▶ Dataset records:
※ ※ ※
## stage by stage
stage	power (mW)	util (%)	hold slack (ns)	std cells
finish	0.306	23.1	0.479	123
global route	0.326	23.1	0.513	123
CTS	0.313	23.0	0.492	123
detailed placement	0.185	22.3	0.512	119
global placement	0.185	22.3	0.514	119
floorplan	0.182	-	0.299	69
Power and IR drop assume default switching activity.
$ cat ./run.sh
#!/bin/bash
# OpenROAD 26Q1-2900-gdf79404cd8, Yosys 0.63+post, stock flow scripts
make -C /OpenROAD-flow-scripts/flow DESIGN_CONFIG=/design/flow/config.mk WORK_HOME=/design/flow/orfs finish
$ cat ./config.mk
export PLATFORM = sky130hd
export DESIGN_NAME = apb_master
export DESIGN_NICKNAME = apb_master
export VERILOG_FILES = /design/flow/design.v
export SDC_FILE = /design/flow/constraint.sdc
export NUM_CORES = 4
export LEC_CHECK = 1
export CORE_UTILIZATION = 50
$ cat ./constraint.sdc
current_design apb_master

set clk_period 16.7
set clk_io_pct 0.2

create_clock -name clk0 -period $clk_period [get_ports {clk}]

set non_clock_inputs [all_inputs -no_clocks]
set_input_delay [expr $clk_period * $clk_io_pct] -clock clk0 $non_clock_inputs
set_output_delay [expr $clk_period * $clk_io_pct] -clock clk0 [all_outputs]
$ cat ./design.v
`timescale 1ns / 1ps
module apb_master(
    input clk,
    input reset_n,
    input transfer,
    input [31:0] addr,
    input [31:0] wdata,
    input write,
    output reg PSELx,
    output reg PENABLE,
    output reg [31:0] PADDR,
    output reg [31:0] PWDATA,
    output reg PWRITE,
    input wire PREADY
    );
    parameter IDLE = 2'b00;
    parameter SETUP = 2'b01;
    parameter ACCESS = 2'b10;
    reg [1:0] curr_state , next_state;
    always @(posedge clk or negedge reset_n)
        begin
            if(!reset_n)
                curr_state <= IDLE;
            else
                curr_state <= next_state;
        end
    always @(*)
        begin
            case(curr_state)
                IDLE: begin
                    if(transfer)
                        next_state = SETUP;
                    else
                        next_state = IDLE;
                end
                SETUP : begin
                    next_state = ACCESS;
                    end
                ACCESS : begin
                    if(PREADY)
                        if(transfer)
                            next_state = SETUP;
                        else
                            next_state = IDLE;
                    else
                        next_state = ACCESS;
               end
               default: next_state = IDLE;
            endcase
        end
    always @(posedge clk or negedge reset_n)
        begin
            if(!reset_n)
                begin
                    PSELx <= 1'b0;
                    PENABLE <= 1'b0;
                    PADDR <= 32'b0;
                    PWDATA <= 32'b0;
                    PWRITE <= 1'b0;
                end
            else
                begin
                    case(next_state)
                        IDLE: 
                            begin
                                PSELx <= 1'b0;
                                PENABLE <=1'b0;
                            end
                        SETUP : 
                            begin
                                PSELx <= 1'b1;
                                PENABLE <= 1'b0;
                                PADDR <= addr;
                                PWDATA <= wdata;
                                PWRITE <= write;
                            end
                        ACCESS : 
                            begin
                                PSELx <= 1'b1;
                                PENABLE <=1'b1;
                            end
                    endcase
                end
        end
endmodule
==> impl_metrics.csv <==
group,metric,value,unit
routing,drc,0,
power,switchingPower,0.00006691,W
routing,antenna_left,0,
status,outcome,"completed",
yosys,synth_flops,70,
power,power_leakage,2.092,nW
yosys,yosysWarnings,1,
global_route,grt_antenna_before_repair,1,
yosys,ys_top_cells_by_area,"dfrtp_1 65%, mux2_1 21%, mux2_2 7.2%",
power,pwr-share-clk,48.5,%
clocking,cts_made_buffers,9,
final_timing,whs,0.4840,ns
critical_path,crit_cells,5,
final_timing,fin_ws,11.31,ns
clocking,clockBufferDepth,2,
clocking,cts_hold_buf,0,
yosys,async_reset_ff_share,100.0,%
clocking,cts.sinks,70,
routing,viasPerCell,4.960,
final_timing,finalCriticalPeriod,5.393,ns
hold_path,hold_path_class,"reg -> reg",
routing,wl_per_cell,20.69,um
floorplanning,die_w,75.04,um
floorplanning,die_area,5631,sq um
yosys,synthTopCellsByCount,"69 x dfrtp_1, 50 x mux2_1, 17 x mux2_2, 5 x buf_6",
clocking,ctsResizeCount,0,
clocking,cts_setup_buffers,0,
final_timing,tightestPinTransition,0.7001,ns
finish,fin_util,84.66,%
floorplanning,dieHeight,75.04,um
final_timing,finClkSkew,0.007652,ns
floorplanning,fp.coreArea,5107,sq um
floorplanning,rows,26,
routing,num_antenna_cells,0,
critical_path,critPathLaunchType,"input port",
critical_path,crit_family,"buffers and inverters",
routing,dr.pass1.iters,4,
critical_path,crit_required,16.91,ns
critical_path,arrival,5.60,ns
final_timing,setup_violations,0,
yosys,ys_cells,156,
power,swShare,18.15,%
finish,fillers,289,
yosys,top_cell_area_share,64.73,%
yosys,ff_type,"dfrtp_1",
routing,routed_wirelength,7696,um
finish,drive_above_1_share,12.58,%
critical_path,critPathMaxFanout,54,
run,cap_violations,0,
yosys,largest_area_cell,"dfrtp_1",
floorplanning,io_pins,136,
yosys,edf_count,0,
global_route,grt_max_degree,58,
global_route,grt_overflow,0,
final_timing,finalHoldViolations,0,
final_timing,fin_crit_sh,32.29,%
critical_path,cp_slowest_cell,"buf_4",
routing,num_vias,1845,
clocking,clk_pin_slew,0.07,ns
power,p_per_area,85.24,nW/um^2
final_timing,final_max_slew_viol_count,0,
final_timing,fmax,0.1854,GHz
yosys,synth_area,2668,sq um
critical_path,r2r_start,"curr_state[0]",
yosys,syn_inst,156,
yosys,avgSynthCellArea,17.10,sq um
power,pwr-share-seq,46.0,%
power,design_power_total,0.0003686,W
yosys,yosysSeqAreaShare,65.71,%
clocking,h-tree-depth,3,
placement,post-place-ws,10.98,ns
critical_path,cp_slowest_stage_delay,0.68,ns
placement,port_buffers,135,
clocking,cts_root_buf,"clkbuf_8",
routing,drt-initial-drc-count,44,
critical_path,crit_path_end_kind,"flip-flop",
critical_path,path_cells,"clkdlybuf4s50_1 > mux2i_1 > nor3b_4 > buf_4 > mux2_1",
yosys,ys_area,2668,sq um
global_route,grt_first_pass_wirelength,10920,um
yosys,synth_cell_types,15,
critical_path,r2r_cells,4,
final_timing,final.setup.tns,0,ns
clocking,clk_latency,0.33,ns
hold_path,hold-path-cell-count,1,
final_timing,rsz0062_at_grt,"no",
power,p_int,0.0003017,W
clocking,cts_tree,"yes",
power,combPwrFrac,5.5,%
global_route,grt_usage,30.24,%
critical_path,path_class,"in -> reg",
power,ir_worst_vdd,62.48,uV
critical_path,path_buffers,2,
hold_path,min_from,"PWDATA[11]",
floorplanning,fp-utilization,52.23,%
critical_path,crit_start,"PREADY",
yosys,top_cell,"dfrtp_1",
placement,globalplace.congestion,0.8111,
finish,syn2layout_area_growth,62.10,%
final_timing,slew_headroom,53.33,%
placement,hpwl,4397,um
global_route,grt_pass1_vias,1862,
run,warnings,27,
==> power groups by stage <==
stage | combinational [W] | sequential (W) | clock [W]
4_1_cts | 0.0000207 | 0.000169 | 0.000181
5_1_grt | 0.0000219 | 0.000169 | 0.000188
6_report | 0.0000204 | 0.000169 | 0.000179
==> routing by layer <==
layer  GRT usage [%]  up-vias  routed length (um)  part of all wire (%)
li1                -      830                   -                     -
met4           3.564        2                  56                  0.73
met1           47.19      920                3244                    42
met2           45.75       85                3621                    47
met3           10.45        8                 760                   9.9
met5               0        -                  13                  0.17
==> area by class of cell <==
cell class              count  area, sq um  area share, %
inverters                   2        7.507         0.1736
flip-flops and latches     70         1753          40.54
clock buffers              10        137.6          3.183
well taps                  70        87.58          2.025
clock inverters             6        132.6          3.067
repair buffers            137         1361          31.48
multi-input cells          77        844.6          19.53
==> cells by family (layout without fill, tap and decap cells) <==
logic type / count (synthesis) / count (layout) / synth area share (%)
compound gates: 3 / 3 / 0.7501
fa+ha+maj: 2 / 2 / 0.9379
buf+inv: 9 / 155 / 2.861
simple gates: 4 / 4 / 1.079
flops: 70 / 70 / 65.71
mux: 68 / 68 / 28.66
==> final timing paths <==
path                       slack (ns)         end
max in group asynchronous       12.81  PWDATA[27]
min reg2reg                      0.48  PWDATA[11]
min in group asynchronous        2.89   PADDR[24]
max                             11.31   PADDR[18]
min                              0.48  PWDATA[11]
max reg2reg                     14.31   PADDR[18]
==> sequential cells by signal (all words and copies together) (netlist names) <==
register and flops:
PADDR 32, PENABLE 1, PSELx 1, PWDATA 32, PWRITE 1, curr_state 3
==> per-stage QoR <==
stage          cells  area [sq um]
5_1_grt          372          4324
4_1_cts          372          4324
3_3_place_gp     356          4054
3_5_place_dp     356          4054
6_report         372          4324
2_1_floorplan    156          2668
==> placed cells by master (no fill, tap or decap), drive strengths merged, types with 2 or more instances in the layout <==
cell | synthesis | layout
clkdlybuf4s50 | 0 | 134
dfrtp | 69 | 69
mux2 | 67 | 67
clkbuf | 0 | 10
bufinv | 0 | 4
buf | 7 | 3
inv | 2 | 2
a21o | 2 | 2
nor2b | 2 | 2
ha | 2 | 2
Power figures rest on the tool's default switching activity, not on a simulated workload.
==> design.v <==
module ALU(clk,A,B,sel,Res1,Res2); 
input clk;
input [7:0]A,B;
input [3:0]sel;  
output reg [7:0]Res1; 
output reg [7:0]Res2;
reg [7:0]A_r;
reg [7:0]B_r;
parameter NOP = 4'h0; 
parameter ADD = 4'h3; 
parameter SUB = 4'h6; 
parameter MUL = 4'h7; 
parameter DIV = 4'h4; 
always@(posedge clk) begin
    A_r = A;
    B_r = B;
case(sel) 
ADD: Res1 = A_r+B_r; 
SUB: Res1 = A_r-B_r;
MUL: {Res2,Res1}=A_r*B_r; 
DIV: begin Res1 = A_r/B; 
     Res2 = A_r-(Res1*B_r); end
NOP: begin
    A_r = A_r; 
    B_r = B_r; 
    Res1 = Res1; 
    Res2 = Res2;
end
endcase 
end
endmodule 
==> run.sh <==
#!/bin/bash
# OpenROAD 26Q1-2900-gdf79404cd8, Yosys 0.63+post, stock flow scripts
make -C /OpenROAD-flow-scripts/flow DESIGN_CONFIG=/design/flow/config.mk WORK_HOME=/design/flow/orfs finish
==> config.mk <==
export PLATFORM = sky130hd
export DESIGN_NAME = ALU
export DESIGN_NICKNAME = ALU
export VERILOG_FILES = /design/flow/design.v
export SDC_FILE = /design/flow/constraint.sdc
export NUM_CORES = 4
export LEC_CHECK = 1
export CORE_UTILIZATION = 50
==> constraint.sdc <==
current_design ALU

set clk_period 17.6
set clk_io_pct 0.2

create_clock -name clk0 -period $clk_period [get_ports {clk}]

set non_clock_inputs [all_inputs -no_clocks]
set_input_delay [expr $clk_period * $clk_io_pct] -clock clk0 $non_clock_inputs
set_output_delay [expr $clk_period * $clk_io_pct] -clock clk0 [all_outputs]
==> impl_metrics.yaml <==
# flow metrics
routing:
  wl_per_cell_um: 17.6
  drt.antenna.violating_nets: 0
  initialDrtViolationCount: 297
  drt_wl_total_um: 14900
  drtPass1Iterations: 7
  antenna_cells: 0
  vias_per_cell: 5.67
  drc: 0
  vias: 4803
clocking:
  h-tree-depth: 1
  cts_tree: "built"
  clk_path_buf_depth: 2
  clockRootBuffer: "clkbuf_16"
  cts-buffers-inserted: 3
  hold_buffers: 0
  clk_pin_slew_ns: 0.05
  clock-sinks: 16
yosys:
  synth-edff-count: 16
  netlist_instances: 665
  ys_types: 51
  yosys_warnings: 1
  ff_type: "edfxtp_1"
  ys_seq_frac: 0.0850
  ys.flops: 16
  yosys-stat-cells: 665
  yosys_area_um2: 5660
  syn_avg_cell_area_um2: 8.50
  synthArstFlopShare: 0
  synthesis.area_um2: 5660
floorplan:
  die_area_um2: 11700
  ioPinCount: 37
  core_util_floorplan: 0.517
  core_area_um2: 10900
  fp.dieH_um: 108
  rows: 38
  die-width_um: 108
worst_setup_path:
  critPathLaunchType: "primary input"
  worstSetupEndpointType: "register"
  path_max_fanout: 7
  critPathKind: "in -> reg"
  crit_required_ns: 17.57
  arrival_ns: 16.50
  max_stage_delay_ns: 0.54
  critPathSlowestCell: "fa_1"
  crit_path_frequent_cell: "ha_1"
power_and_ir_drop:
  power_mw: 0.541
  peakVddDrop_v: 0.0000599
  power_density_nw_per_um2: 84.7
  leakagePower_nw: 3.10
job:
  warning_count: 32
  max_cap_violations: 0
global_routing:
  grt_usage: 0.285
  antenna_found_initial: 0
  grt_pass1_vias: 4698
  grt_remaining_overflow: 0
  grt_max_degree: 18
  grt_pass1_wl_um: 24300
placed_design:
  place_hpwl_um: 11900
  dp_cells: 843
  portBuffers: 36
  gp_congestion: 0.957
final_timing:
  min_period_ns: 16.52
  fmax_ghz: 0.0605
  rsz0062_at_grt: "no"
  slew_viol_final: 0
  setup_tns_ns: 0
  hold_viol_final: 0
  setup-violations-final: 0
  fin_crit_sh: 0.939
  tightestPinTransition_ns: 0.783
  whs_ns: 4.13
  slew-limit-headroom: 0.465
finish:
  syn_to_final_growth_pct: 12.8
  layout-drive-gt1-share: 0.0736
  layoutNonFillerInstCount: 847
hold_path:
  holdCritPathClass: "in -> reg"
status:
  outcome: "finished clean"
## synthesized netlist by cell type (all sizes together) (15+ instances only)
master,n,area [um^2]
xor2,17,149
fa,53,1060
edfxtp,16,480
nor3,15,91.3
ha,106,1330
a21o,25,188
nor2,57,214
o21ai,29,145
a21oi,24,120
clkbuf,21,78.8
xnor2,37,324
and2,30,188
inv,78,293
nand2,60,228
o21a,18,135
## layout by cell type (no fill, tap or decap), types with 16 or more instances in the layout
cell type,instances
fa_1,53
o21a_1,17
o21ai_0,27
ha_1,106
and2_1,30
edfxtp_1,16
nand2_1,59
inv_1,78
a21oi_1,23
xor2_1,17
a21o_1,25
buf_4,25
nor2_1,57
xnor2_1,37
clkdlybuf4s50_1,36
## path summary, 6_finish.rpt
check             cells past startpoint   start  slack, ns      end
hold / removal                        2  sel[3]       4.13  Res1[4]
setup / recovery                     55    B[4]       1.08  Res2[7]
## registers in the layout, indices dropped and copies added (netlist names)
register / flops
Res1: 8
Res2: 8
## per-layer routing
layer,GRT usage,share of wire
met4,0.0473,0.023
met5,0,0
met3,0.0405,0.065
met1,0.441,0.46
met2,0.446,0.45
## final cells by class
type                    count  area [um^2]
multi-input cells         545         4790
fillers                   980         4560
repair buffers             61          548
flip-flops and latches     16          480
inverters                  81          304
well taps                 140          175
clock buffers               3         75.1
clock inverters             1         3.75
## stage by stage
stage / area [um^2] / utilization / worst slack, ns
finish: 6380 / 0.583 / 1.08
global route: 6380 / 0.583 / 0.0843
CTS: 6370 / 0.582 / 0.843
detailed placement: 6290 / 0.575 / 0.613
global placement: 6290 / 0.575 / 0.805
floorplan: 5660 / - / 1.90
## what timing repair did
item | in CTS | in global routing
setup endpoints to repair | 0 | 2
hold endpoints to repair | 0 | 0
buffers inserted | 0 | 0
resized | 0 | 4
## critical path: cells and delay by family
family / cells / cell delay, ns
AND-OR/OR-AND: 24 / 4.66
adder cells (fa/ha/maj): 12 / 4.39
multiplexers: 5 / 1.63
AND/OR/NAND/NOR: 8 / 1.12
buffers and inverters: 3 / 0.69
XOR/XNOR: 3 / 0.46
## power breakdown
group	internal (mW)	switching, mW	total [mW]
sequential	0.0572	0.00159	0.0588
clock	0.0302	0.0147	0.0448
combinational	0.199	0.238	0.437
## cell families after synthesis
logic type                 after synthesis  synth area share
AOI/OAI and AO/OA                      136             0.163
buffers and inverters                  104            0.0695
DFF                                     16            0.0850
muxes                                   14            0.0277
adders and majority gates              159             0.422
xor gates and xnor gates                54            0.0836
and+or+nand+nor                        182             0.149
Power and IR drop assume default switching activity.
※ ※ ※
Write down, word for word, the lines above from the one containing "buffers inserted | 0 | 0" through the one containing "## cell families after synthesis", both ends included.

buffers inserted | 0 | 0
resized | 0 | 4
## critical path: cells and delay by family
family / cells / cell delay, ns
AND-OR/OR-AND: 24 / 4.66
adder cells (fa/ha/maj): 12 / 4.39
multiplexers: 5 / 1.63
AND/OR/NAND/NOR: 8 / 1.12
buffers and inverters: 3 / 0.69
XOR/XNOR: 3 / 0.46
## power breakdown
group	internal (mW)	switching, mW	total [mW]
sequential	0.0572	0.00159	0.0588
clock	0.0302	0.0147	0.0448
combinational	0.199	0.238	0.437
## cell families after synthesis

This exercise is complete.